The Agedcare centrelink coordination is just broken.
The Hank Yongen phone answer time has never been anywhere what is actually happening in real real.
2 hours maybe sometimes but I have had 4 hours ,not irregularly.
Some staff are just fantastic but others have no power to do anything at all.
Misinformation is continual.
The easiest way is to just fing again and get a more experienced person.
How to fix.
The whole dept needs a complete Private sector review.
Management needs to be renewed.
Agedcare should be separated from centrelink in terms of the public face.

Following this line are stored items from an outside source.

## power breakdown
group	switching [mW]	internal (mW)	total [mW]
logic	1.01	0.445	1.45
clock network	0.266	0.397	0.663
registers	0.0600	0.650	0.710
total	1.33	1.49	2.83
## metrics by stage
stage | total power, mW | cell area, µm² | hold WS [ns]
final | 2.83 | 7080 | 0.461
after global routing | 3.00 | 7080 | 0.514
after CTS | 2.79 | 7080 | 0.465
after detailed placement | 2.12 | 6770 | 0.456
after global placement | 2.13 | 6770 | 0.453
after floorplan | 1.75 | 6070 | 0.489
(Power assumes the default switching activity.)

The financial advice section of Centrelink should remain untouched as they are fantastic as is their advice.
The new system of staff being able to callback customers is very goon
Cheers -
16 August 2024 at 10:39 pm #1839725Gordon NusseyParticipant
The Age Pension is NOT sufficient for a Pensioner to Live ON, it NEEDS to be significantly increased to make it Livable, also, every Pensioner should receive the same amount.
The cut off amounts and the cut off rate should either be raised considerably, or removed completely (as in a Universal Age Pension). -
17 August 2024 at 11:11 am #1839726Roger SeccombeParticipant
Centrelink is VERY under-resourced !!
Sorry if this repeats; wanted to stress: the LNP tried to destroy Centrelink/effective pensions.
The LP MUST adequately resource this essential service. Most of the ‘front-of-house’ staff are great! BUT NEED Help: more resources.